§ **ACTION ITEM**
Nothing but the lines from the one containing "run 1 | 0.429" through the one containing "--- a/flow/flow/post_resize.tcl", both included, should be given again, each exactly as written below.

══ DATA LISTING ══

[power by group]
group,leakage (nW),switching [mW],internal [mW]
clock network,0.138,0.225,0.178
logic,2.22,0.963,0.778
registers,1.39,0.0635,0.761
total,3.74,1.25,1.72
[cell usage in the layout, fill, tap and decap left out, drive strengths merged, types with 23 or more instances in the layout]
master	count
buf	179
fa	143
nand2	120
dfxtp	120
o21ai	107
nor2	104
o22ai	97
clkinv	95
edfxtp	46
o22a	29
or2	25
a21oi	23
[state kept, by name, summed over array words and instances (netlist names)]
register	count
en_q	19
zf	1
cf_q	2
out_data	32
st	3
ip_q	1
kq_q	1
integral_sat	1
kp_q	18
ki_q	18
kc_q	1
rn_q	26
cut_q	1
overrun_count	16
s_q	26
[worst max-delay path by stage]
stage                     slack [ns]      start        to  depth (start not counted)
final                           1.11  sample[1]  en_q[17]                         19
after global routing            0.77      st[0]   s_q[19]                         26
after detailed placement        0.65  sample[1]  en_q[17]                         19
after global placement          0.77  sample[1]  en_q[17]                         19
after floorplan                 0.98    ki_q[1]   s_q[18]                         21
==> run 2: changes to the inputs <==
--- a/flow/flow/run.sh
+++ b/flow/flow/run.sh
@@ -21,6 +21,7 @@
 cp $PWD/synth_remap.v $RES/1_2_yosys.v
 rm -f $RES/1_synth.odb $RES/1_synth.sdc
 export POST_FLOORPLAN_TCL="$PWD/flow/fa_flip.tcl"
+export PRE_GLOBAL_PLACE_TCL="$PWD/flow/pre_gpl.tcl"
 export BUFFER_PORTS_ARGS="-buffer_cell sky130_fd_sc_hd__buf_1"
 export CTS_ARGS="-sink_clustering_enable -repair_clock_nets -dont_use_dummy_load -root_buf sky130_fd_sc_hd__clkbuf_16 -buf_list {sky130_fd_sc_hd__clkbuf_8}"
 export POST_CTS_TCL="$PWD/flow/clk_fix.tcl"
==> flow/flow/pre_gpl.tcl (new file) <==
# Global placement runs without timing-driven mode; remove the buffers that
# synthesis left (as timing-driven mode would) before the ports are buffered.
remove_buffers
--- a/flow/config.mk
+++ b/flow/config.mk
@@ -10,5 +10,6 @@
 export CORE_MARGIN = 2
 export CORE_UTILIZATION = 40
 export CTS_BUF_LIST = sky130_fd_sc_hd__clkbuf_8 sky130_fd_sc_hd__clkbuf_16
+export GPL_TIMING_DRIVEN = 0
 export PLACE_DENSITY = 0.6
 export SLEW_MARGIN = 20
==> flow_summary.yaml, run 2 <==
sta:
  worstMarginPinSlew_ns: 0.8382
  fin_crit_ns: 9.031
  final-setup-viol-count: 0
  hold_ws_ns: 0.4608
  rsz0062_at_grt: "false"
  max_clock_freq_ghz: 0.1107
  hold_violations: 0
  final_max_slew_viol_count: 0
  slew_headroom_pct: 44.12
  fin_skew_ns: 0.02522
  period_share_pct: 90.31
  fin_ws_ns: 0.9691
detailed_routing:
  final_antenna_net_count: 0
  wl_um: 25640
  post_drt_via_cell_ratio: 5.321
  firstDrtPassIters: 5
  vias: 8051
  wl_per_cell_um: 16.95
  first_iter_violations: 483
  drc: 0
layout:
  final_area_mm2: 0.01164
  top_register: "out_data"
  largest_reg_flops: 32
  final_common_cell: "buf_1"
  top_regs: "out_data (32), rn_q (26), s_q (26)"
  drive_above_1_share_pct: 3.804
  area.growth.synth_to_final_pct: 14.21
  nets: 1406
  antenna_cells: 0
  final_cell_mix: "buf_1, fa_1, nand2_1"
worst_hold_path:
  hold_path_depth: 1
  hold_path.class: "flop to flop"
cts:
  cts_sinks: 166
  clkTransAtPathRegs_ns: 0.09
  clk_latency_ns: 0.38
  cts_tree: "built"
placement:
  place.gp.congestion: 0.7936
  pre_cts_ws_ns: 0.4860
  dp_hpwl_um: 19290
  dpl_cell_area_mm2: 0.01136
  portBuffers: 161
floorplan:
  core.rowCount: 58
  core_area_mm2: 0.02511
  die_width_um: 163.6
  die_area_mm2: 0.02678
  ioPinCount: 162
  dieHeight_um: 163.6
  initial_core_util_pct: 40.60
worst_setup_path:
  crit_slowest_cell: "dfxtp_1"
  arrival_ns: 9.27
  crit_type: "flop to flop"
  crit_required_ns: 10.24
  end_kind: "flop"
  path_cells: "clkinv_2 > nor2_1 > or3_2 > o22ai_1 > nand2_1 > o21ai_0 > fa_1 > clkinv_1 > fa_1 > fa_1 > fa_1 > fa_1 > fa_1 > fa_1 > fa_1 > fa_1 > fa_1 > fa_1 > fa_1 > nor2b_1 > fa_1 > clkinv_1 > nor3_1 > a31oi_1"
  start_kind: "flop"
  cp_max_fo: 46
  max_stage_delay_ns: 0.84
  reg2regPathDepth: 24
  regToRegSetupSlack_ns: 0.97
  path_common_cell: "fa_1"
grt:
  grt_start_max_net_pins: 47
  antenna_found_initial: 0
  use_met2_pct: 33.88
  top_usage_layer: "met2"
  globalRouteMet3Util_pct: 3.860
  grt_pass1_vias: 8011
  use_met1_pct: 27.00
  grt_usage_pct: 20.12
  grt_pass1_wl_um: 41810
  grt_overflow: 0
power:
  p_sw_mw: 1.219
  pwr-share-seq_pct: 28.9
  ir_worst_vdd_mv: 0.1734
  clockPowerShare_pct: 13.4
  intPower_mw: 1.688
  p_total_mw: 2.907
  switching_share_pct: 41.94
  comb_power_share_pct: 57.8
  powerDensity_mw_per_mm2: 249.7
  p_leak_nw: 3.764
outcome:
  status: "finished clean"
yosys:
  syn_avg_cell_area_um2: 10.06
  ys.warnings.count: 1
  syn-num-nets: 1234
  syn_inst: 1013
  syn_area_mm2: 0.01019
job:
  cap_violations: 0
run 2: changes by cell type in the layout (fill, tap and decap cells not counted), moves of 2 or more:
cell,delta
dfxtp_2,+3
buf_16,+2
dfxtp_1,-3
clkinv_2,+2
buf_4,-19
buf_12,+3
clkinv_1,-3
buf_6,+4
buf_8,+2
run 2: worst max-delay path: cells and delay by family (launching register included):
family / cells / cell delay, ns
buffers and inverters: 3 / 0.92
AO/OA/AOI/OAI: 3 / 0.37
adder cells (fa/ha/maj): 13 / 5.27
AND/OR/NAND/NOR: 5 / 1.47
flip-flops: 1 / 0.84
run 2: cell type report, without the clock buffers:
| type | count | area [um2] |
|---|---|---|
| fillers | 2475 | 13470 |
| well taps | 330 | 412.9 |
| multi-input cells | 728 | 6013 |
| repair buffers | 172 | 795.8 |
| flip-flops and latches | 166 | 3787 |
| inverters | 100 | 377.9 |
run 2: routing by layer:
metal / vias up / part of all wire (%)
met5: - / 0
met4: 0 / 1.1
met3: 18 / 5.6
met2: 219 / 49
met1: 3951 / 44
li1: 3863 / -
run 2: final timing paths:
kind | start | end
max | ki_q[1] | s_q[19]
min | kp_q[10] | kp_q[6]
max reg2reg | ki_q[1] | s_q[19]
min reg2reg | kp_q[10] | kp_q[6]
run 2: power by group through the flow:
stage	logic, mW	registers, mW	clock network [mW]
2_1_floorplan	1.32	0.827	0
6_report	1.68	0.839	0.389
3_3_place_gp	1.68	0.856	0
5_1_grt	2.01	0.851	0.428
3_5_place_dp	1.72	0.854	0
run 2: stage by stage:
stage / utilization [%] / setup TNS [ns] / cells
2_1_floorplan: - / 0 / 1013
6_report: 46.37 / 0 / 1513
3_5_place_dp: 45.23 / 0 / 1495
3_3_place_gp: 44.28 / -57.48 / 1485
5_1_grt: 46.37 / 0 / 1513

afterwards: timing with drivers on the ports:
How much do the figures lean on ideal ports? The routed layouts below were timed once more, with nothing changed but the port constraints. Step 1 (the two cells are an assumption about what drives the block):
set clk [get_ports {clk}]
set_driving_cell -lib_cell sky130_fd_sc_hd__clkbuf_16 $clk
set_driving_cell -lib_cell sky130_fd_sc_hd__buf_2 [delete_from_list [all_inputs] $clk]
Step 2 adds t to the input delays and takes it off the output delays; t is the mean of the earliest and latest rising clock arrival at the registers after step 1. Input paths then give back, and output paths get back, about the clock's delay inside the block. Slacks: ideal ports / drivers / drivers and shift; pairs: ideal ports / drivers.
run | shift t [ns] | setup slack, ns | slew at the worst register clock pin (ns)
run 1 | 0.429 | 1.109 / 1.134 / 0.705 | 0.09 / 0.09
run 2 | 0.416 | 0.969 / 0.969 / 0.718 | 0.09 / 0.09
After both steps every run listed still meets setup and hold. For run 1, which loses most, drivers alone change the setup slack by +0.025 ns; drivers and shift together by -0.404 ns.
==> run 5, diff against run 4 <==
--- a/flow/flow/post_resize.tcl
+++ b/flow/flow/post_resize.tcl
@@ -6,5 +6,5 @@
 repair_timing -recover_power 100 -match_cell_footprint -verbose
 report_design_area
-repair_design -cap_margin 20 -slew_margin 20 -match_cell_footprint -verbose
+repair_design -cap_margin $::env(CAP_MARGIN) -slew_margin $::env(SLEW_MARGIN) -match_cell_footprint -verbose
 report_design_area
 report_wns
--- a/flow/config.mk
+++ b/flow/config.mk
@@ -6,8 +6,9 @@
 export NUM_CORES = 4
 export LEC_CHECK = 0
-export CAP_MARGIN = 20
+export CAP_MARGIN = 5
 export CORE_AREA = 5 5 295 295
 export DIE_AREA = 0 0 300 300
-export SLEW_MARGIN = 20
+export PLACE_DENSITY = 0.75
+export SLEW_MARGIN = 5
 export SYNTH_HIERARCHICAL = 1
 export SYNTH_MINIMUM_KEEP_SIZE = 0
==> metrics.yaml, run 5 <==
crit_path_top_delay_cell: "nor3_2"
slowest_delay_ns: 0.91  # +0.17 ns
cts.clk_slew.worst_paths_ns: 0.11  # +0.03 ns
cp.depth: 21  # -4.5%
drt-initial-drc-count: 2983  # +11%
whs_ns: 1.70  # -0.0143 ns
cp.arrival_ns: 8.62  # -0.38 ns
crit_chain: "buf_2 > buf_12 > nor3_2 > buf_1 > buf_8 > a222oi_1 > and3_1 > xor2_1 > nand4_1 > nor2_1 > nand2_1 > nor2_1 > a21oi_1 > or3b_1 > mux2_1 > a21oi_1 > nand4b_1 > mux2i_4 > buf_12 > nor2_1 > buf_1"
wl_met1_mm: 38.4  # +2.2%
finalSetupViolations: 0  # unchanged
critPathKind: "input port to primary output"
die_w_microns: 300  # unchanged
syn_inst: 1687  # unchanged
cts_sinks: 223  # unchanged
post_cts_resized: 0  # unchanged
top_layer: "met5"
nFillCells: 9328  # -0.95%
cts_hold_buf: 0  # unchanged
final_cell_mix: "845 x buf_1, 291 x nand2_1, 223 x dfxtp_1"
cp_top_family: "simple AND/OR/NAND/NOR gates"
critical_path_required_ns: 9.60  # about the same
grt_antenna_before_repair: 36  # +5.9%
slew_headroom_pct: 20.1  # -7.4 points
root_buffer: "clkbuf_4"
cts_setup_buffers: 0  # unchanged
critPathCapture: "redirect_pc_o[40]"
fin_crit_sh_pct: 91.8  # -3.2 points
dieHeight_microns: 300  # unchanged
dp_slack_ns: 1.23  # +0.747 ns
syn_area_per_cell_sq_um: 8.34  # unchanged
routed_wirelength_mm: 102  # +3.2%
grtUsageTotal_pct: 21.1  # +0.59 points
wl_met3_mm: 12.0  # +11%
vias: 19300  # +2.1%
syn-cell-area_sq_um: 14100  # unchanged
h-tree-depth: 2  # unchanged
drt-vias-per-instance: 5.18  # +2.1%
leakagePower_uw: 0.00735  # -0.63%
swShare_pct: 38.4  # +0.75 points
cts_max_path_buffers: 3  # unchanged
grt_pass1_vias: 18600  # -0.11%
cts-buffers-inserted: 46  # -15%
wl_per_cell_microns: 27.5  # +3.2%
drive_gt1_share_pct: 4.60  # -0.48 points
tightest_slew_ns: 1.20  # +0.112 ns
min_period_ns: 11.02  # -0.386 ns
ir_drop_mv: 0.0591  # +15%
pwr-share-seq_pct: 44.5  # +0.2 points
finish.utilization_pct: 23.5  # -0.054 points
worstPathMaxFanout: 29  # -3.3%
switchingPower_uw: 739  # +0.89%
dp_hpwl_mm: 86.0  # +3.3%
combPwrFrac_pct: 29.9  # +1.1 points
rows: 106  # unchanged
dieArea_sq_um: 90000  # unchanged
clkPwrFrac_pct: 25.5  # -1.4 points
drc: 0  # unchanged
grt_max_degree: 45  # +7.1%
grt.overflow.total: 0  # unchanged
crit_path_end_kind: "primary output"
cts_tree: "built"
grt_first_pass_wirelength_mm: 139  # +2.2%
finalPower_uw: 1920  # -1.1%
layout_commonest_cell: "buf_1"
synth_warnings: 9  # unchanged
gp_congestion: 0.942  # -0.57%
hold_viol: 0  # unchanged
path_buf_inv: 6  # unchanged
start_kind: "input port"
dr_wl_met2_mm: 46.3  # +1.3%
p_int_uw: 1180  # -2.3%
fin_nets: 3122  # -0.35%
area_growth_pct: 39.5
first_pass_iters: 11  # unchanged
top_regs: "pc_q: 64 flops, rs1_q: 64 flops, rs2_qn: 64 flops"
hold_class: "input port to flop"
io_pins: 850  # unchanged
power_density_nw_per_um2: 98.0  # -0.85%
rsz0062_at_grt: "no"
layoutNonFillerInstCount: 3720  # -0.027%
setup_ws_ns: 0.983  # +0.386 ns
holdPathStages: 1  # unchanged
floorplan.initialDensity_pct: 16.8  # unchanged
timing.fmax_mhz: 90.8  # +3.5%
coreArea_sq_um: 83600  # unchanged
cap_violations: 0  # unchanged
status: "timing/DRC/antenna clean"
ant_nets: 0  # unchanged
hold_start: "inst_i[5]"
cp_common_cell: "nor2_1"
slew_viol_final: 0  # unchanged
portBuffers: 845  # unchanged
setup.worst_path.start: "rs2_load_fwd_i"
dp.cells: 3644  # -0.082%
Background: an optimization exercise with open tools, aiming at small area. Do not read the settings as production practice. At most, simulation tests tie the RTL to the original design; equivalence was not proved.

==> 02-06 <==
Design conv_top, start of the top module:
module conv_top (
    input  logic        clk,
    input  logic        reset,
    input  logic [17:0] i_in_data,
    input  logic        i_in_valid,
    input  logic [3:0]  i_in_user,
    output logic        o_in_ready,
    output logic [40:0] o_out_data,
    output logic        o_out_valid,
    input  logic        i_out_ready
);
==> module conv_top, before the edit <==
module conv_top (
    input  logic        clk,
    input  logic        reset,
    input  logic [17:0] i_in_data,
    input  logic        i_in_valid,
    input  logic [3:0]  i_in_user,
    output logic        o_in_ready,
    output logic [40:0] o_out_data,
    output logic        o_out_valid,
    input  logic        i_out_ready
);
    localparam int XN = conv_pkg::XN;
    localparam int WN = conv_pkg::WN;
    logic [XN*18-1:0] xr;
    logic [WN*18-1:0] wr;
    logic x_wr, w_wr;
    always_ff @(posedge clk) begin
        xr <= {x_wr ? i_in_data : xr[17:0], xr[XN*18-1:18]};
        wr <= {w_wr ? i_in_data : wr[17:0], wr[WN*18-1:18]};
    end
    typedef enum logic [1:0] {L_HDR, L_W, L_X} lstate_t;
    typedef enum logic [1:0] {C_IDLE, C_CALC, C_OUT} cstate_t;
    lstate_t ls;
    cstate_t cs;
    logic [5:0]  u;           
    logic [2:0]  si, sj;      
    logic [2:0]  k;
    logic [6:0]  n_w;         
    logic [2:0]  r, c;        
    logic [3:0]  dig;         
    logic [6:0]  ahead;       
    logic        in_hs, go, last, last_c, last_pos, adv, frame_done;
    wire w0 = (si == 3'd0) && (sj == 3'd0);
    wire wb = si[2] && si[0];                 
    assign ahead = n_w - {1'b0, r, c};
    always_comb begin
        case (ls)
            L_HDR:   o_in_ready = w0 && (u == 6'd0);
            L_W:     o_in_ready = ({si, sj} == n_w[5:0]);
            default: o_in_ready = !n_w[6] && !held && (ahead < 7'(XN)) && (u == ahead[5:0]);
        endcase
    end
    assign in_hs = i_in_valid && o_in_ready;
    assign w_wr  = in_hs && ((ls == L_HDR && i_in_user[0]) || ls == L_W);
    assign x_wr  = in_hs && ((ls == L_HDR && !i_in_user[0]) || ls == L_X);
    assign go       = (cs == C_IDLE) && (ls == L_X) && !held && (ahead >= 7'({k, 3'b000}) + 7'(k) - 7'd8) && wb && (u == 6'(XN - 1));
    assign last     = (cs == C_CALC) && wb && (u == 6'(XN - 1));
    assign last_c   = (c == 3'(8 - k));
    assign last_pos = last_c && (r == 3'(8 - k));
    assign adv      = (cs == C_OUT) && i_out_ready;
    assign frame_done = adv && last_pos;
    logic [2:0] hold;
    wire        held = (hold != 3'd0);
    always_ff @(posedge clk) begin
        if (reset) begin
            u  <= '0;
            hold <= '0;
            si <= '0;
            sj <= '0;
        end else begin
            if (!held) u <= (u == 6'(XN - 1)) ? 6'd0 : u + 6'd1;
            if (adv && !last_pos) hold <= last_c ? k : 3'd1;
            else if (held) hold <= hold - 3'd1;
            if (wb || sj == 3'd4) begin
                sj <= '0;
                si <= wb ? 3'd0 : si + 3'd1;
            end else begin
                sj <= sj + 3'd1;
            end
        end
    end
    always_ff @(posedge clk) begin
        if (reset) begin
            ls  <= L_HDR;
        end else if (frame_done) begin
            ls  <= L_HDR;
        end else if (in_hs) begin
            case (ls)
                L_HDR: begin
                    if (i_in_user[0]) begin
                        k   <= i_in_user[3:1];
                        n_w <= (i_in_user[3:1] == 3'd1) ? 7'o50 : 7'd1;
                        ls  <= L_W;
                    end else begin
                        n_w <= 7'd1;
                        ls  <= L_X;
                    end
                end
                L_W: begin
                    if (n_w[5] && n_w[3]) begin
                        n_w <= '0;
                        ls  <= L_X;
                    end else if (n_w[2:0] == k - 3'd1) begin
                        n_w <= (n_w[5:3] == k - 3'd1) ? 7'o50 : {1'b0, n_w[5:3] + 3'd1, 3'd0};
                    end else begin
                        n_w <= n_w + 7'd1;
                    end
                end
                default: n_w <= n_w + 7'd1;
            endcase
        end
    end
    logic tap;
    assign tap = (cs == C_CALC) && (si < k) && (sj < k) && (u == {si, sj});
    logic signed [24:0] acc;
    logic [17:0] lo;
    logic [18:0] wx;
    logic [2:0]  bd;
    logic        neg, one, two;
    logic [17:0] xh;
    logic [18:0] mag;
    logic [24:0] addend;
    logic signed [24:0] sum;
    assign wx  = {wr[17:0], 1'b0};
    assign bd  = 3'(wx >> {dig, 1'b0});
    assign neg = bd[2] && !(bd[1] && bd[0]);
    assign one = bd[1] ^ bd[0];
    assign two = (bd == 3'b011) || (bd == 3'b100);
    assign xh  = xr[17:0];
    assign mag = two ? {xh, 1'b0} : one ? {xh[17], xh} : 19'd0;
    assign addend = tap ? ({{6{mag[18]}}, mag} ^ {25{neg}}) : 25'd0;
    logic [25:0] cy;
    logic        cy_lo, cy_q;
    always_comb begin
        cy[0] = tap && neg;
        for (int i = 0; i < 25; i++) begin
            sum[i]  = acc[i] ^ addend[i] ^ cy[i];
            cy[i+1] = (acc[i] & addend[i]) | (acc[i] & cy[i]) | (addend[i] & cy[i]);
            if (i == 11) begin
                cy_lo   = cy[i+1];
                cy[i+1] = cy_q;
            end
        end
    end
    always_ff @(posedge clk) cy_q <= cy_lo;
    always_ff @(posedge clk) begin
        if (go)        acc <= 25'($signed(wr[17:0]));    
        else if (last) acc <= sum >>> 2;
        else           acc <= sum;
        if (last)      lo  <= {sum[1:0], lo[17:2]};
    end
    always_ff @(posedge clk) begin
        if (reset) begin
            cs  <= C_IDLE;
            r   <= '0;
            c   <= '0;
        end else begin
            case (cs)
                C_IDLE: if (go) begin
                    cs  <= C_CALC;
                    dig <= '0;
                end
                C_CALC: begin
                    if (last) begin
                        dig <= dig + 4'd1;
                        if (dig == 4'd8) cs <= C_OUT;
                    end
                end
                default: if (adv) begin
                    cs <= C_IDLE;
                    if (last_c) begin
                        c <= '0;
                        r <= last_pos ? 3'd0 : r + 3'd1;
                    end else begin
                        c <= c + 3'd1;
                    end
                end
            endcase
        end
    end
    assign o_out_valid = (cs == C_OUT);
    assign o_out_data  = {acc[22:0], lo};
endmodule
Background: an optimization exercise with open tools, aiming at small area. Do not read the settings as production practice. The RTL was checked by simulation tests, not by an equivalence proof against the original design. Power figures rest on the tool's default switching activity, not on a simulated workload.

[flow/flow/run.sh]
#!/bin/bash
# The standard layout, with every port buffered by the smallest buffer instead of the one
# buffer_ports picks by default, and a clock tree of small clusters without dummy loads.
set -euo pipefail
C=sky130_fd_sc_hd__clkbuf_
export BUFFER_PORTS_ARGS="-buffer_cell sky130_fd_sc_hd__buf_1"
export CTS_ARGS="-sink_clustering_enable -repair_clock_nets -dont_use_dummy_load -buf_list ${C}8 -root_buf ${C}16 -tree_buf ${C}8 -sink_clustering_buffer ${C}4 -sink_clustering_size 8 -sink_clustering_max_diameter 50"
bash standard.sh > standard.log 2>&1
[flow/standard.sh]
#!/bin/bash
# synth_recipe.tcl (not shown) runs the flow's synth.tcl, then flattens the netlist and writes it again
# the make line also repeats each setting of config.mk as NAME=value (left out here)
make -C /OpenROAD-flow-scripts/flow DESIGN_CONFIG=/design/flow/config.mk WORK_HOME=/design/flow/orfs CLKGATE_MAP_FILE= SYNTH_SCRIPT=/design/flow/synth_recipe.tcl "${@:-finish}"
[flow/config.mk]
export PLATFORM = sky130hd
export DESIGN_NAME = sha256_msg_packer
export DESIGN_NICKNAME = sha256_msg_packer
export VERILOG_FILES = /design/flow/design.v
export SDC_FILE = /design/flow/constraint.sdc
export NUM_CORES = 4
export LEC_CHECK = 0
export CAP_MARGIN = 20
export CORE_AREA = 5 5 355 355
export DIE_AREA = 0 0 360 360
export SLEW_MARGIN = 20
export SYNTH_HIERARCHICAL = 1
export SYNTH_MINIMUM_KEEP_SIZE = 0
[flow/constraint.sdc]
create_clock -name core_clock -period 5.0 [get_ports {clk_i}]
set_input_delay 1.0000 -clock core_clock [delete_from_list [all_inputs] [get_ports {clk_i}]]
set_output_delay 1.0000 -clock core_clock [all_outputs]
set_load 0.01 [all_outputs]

═══

§ **ANSWER BOX**
run 1 | 0.429 | 1.109 / 1.134 / 0.705 | 0.09 / 0.09
run 2 | 0.416 | 0.969 / 0.969 / 0.718 | 0.09 / 0.09
After both steps every run listed still meets setup and hold. For run 1, which loses most, drivers alone change the setup slack by +0.025 ns; drivers and shift together by -0.404 ns.
==> run 5, diff against run 4 <==
--- a/flow/flow/post_resize.tcl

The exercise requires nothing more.